-- GIVEN RECORDS --
From an optimization exercise on the open Yosys and OpenROAD flow, aimed at small area and a short achievable clock period; shortcuts taken in it are not production practice.
RTL that was checked went through simulation tests only; none was proved equivalent to the original.
The clock port is modelled as an ideal driver; clocking choices that lean on that would not hold on a real chip.
Power is estimated from default activity; no workload was simulated.

==> v2: inputs <==
==> flow/design.v <==
module link_engine (
    input  wire        clk,
    input  wire        role,           
    input  wire        op_valid,
    input  wire [11:0] op,
    output wire        op_ready,
    output reg         rsp_ok,
    output reg  [7:0]  rsp_data,
    output reg         line_req_out,
    output reg         line_dc_out
);
    localparam integer N = 50;
    localparam [2:0] S_IDLE = 3'd0,    
                     S_RS   = 3'd1,    
                     S_RC   = 3'd2,    
                     S_RCA  = 3'd3,    
                     S_RDY  = 3'd4,    
                     S_DTX  = 3'd5,    
                     S_DCF  = 3'd6,    
                     S_DCA  = 3'd7;    
    assign op_ready = 1'b1;
    reg [2:0]     ls;
    reg [8*N-1:0] txm;                  
    reg [8*N-1:0] rxm;
    reg [4:0]     tx_wh, rx_wh;         
    reg [9:0]     tx_wl, rx_wl;         
    reg [4:0]     tx_rh, rx_rh;         
    reg [9:0]     tx_rl, rx_rl;         
    reg           tx_ne, tx_full, rx_ne, rx_full;
    reg [2:0]     tx_idx, rx_idx;
    reg [7:0]     tx_byte;              
    reg [6:0]     rx_sh;                
    wire [7:0] tx_head, rx_rsp;
    wire [15:0] tx_part_n, rx_part_n;    
    wire       tx_wr_to_rd, tx_rd_to_wr, rx_wr_to_rd, rx_rd_to_wr;
    wire [4:0] tx_whf = tx_wh | {5{tx_full}};
    wire [4:0] rx_whf = rx_wh | {5{rx_full}};
    genvar s;
    generate
        for (s = 0; s < N; s = s + 1) begin : g_slot
            always @(posedge clk) begin
                if (!(tx_whf[s / 10] | tx_wl[s % 10]))
                    txm[8*s +: 8] <= op[7:0];
                if (!(rx_whf[s / 10] | rx_wl[s % 10]))
                    rxm[8*s +: 8] <= {op[0], rx_sh};
            end
        end
    endgenerate
    le_head_mux tx_mux (.rh(tx_rh), .rl(tx_rl), .m(txm), .part_n(tx_part_n));
    le_head_mux rx_mux (.rh(rx_rh), .rl(rx_rl), .m(rxm), .part_n(rx_part_n));
    le_ptr_cmp tx_cmp (.wh(tx_wh), .wl(tx_wl), .rh(tx_rh), .rl(tx_rl),
                       .wr_next_is_rd(tx_wr_to_rd), .rd_next_is_wr(tx_rd_to_wr));
    le_ptr_cmp rx_cmp (.wh(rx_wh), .wl(rx_wl), .rh(rx_rh), .rl(rx_rl),
                       .wr_next_is_rd(rx_wr_to_rd), .rd_next_is_wr(rx_rd_to_wr));
    wire tx_pending = (tx_idx != 3'd7) || tx_ne;
    wire       grp_cmd_n, grp_edge_n;
    wire [3:0] sub_n;
    le_nand3 u_gcmd  (.a(op_valid), .b(~op[11]), .c(~op[10]), .y(grp_cmd_n));
    le_nand3 u_gedge (.a(op_valid), .b(op[11]),  .c(~op[10]), .y(grp_edge_n));
    le_nand2 u_sub0  (.a(~op[9]), .b(~op[8]), .y(sub_n[0]));
    le_nand2 u_sub1  (.a(~op[9]), .b(op[8]),  .y(sub_n[1]));
    le_nand2 u_sub2  (.a(op[9]),  .b(~op[8]), .y(sub_n[2]));
    le_nand2 u_sub3  (.a(op[9]),  .b(op[8]),  .y(sub_n[3]));
    wire is_init, is_send, is_recv, is_avail, ev_rqf, ev_rqr, ev_dcf, ev_dcr;
    le_nor2 u_init  (.a(grp_cmd_n),  .b(sub_n[0]), .y(is_init));
    le_nor2 u_send  (.a(grp_cmd_n),  .b(sub_n[1]), .y(is_send));
    le_nor2 u_recv  (.a(grp_cmd_n),  .b(sub_n[2]), .y(is_recv));
    le_nor2 u_avail (.a(grp_cmd_n),  .b(sub_n[3]), .y(is_avail));
    le_nor2 u_rqf   (.a(grp_edge_n), .b(sub_n[0]), .y(ev_rqf));
    le_nor2 u_rqr   (.a(grp_edge_n), .b(sub_n[1]), .y(ev_rqr));
    le_nor2 u_dcf   (.a(grp_edge_n), .b(sub_n[2]), .y(ev_dcf));
    le_nor2 u_dcr   (.a(grp_edge_n), .b(sub_n[3]), .y(ev_dcr));
    wire t1 = ev_dcf && ls == S_RS;
    wire t2 = ev_dcr && ls == S_RCA;
    wire t3 = ev_dcf && ls == S_DTX;
    wire t4 = ev_dcr && ls == S_DCA;
    wire t5 = ev_rqf && ls == S_IDLE;
    wire t6 = ev_rqf && ls == S_RS && role;
    wire t7 = ev_rqr && ls == S_RC;
    wire t8 = ev_rqf && ls == S_RDY;
    wire t9 = ev_rqr && ls == S_DCF;
    wire tx_deq_ok = ls == S_RCA && tx_idx == 3'd7 && tx_ne;
    wire rx_enq_ok = ls == S_RDY && rx_idx == 3'd6 && !rx_full;
    wire tx_enq, tx_deq, rx_enq, rx_deq;
    le_nor3 u_txe (.a(grp_cmd_n),  .b(sub_n[1]), .c(tx_full),    .y(tx_enq));
    le_nor3 u_txd (.a(grp_edge_n), .b(sub_n[3]), .c(!tx_deq_ok), .y(tx_deq));
    le_nor3 u_rxe (.a(grp_edge_n), .b(sub_n[0]), .c(!rx_enq_ok), .y(rx_enq));
    le_nor3 u_rxd (.a(grp_cmd_n),  .b(sub_n[2]), .c(!rx_ne),     .y(rx_deq));
    genvar k;
    generate
        for (k = 0; k < 8; k = k + 1) begin : g_head
            le_nor2 u_tx (.a(tx_part_n[2*k]), .b(tx_part_n[2*k+1]), .y(tx_head[k]));
            le_nor3 u_rx (.a(rx_part_n[2*k]), .b(rx_part_n[2*k+1]), .c(!rx_deq), .y(rx_rsp[k]));
        end
    endgenerate
    wire [2:0] tx_idx_inc = tx_idx + 3'd1;
    wire       tx_bit = (tx_idx == 3'd7) ? (tx_ne && tx_byte[0]) : tx_byte[tx_idx_inc];
    always @(posedge clk) begin
        rsp_ok   <= is_init || tx_enq || ((is_recv || is_avail) && rx_ne);
        rsp_data <= rx_rsp;
        if (is_init) begin
            ls           <= S_IDLE;
            line_req_out <= 1'b1;
            line_dc_out  <= 1'b1;
        end else if (tx_enq && !tx_ne && ls == S_IDLE) begin
            ls           <= S_RS;
            line_req_out <= 1'b0;
        end else if (t1) begin
            ls           <= S_RCA;
            line_req_out <= 1'b1;
        end else if (t2) begin
            ls           <= S_DTX;
            line_req_out <= 1'b0;
            line_dc_out  <= tx_bit;
        end else if (t3) begin
            ls           <= S_DCA;
            line_req_out <= 1'b1;
            line_dc_out  <= 1'b1;
        end else if (t5 || t6) begin
            ls           <= S_RC;
            line_req_out <= 1'b1;
            line_dc_out  <= 1'b0;
        end else if (t7) begin
            ls           <= S_RDY;
            line_dc_out  <= 1'b1;
        end else if (t8) begin
            ls           <= S_DCF;
            line_dc_out  <= 1'b0;
        end else if (t4 || t9) begin
            line_dc_out  <= 1'b1;
            if (tx_pending) begin
                ls           <= S_RS;
                line_req_out <= 1'b0;
            end else begin
                ls           <= S_IDLE;
            end
        end
        if (is_init) begin
            tx_ne   <= 1'b0;
            tx_full <= 1'b0;
            tx_idx  <= 3'd7;
        end else if (tx_enq) begin
            tx_ne   <= 1'b1;
            tx_full <= tx_wr_to_rd;
        end else if (t2) begin
            if (tx_idx != 3'd7)
                tx_idx <= tx_idx_inc;
            else if (tx_ne) begin
                tx_idx  <= 3'd0;
                tx_full <= 1'b0;
                tx_ne   <= !tx_rd_to_wr;
            end
        end
        if (tx_idx == 3'd7)
            tx_byte <= tx_ne ? tx_head : op[7:0];
        if (is_init) begin
            rx_ne   <= 1'b0;
            rx_full <= 1'b0;
            rx_idx  <= 3'd7;
        end else if (t8) begin
            rx_idx <= rx_idx + 3'd1;
            if (rx_enq) begin
                rx_ne   <= 1'b1;
                rx_full <= rx_wr_to_rd;
            end
        end else if (rx_deq) begin
            rx_full <= 1'b0;
            rx_ne   <= !rx_rd_to_wr;
        end
        if (t8)
            rx_sh <= {op[0], rx_sh[6:1]};
        if (is_init) begin
            tx_wl <= 10'h3FE;  tx_wh <= 5'h1E;
            tx_rl <= 10'h001;  tx_rh <= 5'h01;
            rx_wl <= 10'h3FE;  rx_wh <= 5'h1E;
            rx_rl <= 10'h001;  rx_rh <= 5'h01;
        end else begin
            if (tx_enq) begin
                tx_wl <= {tx_wl[8:0], tx_wl[9]};
                if (!tx_wl[9]) tx_wh <= {tx_wh[3:0], tx_wh[4]};
            end
            if (tx_deq) begin
                tx_rl <= {tx_rl[8:0], tx_rl[9]};
                if (tx_rl[9]) tx_rh <= {tx_rh[3:0], tx_rh[4]};
            end
            if (rx_enq) begin
                rx_wl <= {rx_wl[8:0], rx_wl[9]};
                if (!rx_wl[9]) rx_wh <= {rx_wh[3:0], rx_wh[4]};
            end
            if (rx_deq) begin
                rx_rl <= {rx_rl[8:0], rx_rl[9]};
                if (rx_rl[9]) rx_rh <= {rx_rh[3:0], rx_rh[4]};
            end
        end
    end
endmodule
module le_head_mux (
    input  wire [4:0]   rh,
    input  wire [9:0]   rl,
    input  wire [399:0] m,
    output wire [15:0]  part_n
);
    wire [49:0]  nsel;               
    wire [199:0] y;                  
    genvar g, b;
    generate
        for (g = 0; g < 50; g = g + 1) begin : g_sel
            assign nsel[g] = ~(rh[g / 10] & rl[g % 10]);
        end
        for (g = 0; g < 25; g = g + 1) begin : g_pair
            for (b = 0; b < 8; b = b + 1) begin : g_bit
                le_oai22 u (.a1(nsel[2*g]),   .a2(m[16*g + b]),
                            .b1(nsel[2*g+1]), .b2(m[16*g + 8 + b]),
                            .y(y[8*g + b]));
            end
        end
        for (b = 0; b < 8; b = b + 1) begin : g_and
            wire [24:0] col;
            for (g = 0; g < 25; g = g + 1) begin : g_c
                assign col[g] = y[8*g + b];
            end
            assign part_n[2*b]   = |col[11:0];
            assign part_n[2*b+1] = |col[24:12];
        end
    endgenerate
endmodule
module le_ptr_cmp (
    input  wire [4:0] wh,
    input  wire [9:0] wl,
    input  wire [4:0] rh,
    input  wire [9:0] rl,
    output wire       wr_next_is_rd,
    output wire       rd_next_is_wr
);
    wire [9:0] wl_n = {wl[8:0], wl[9]};
    wire [9:0] rl_n = {rl[8:0], rl[9]};
    wire [4:0] wh_n = wl[9] ? wh : {wh[3:0], wh[4]};
    wire [4:0] rh_n = rl[9] ? {rh[3:0], rh[4]} : rh;
    assign wr_next_is_rd = |(~wl_n & rl) & |(~wh_n & rh);
    assign rd_next_is_wr = |(rl_n & ~wl) & |(rh_n & ~wh);
endmodule
module le_oai22 (
    input  wire a1, a2, b1, b2,
    output wire y
);
    assign y = ~((a1 | a2) & (b1 | b2));
endmodule
module le_nand2 (input wire a, b, output wire y);
    assign y = ~(a & b);
endmodule
module le_nand3 (input wire a, b, c, output wire y);
    assign y = ~(a & b & c);
endmodule
module le_nor2 (input wire a, b, output wire y);
    assign y = ~(a | b);
endmodule
module le_nor3 (input wire a, b, c, output wire y);
    assign y = ~(a | b | c);
endmodule
==> flow/flow/run.sh <==
#!/bin/bash
set -euo pipefail
bash standard.sh "BUFFER_PORTS_ARGS=-buffer_cell sky130_fd_sc_hd__buf_2" \
    "CTS_ARGS=-sink_clustering_enable -repair_clock_nets -sink_clustering_size 30 -sink_clustering_max_diameter 80 -buf_list sky130_fd_sc_hd__clkbuf_16 -dont_use_dummy_load" \
    finish > orfs_make.log 2>&1
==> flow/standard.sh <==
#!/bin/bash
# synth_recipe.tcl (not shown) runs the flow's synth.tcl, then flattens the netlist and writes it again
# the make line also repeats each setting of config.mk as NAME=value (left out here)
make -C /OpenROAD-flow-scripts/flow DESIGN_CONFIG=/design/flow/config.mk WORK_HOME=/design/flow/orfs CLKGATE_MAP_FILE= SYNTH_SCRIPT=/design/flow/synth_recipe.tcl "${@:-finish}"
==> flow/config.mk <==
export PLATFORM = sky130hd
export DESIGN_NAME = link_engine
export DESIGN_NICKNAME = link_engine
export VERILOG_FILES = /design/flow/design.v
export SDC_FILE = /design/flow/constraint.sdc
export NUM_CORES = 4
export LEC_CHECK = 0
export CAP_MARGIN = 10
export CORE_MARGIN = 2
export CORE_UTILIZATION = 70
export CTS_BUF_LIST = sky130_fd_sc_hd__clkbuf_16
export CTS_CLUSTER_DIAMETER = 80
export CTS_CLUSTER_SIZE = 30
export SETUP_SLACK_MARGIN = 2.95
export SLEW_MARGIN = 10
export SYNTH_HIERARCHICAL = 1
export SYNTH_MINIMUM_KEEP_SIZE = 0
==> flow/constraint.sdc <==
create_clock -name core_clock -period 5.0 [get_ports {clk}]
set_input_delay 1.0000 -clock core_clock [delete_from_list [all_inputs] [get_ports {clk}]]
set_output_delay 1.0000 -clock core_clock [all_outputs]
set_load 0.01 [all_outputs]
==> inputs of v1, as changes to v2 <==
==> flow/config.mk (replaced) <==
export PLATFORM = sky130hd
export DESIGN_NAME = link_engine
export DESIGN_NICKNAME = link_engine
export VERILOG_FILES = /design/flow/design.v
export SDC_FILE = /design/flow/constraint.sdc
export NUM_CORES = 4
export LEC_CHECK = 0
export CAP_MARGIN = 20
export CORE_MARGIN = 2
export CORE_UTILIZATION = 70
export CTS_BUF_LIST = sky130_fd_sc_hd__clkbuf_16
export CTS_CLUSTER_DIAMETER = 80
export CTS_CLUSTER_SIZE = 30
export SETUP_SLACK_MARGIN = 2.88
export SLEW_MARGIN = 20
export SYNTH_HIERARCHICAL = 1
export SYNTH_MINIMUM_KEEP_SIZE = 0
==> inputs of v36, as changes to v2 <==
--- a/flow/config.mk
+++ b/flow/config.mk
@@ -5,13 +5,14 @@
 export SDC_FILE = /design/flow/constraint.sdc
 export NUM_CORES = 4
 export LEC_CHECK = 0
-export CAP_MARGIN = 10
+export CAP_MARGIN = 20
 export CORE_MARGIN = 2
 export CORE_UTILIZATION = 70
 export CTS_BUF_LIST = sky130_fd_sc_hd__clkbuf_16
 export CTS_CLUSTER_DIAMETER = 80
 export CTS_CLUSTER_SIZE = 30
+export PLACE_DENSITY = 0.5
 export SETUP_SLACK_MARGIN = 2.95
-export SLEW_MARGIN = 10
+export SLEW_MARGIN = 20
 export SYNTH_HIERARCHICAL = 1
 export SYNTH_MINIMUM_KEEP_SIZE = 0
==> qor summary <==
Final instance area: v2 0.0356 mm2; v36 0.0357 mm2; v1 0.0353 mm2
Syn-to-layout area delta: v2 8.19%; v36 8.23%; v1 6.98%
Total vias in the final route: v2 19,500; v36 19,500; v1 19,500
Cell with the largest stage delay on the worst path: v2 dfxtp_4; v36 dfxtp_4; v1 nor3_1
Post-cts sizing count: v2 102; v36 102; v1 60
Total leakage power: v2 0.0112 uW; v36 0.0112 uW; v1 0.0110 uW
Post-Place Worst Slack: v2 1.97 ns; v36 1.97 ns; v1 1.75 ns
Net switching power of the design: v2 3660 uW; v36 3660 uW; v1 3640 uW
CP arrival: v2 1.08 ns; v36 1.08 ns; v1 2.62 ns
Number of buffers outside the clock class in the layout: v2 58; v36 58; v1 52
FF-to-FF path depth: v2 5; v36 5; v1 6
Run status: v2 complete, no violations; v36 complete, no violations; v1 complete, no violations
VDD IR max: v2 0.000387 V; v36 0.000387 V; v1 0.000519 V
CTS Buf Count: v2 37; v36 37; v1 36
HPWL after detailed placement: v2 48,500 um; v36 48,500 um; v1 48,900 um
DRC marker count from the first detailed-route iteration: v2 2,691; v36 2,482; v1 2,761
Endpoint of the most critical setup path: v2 line_dc_out; v36 line_dc_out; v1 tx_byte[6]
Worst Path Max Fanout: v2 2; v36 2; v1 15
Multi-input comb cells: v2 1,096; v36 1,096; v1 1,098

-- WHAT YOU WILL DO --
Filter the records for lines containing the word "period" and copy each one.

-- RESULT BELOW --
From an optimization exercise on the open Yosys and OpenROAD flow, aimed at small area and a short achievable clock period; shortcuts taken in it are not production practice.
create_clock -name core_clock -period 5.0 [get_ports {clk}]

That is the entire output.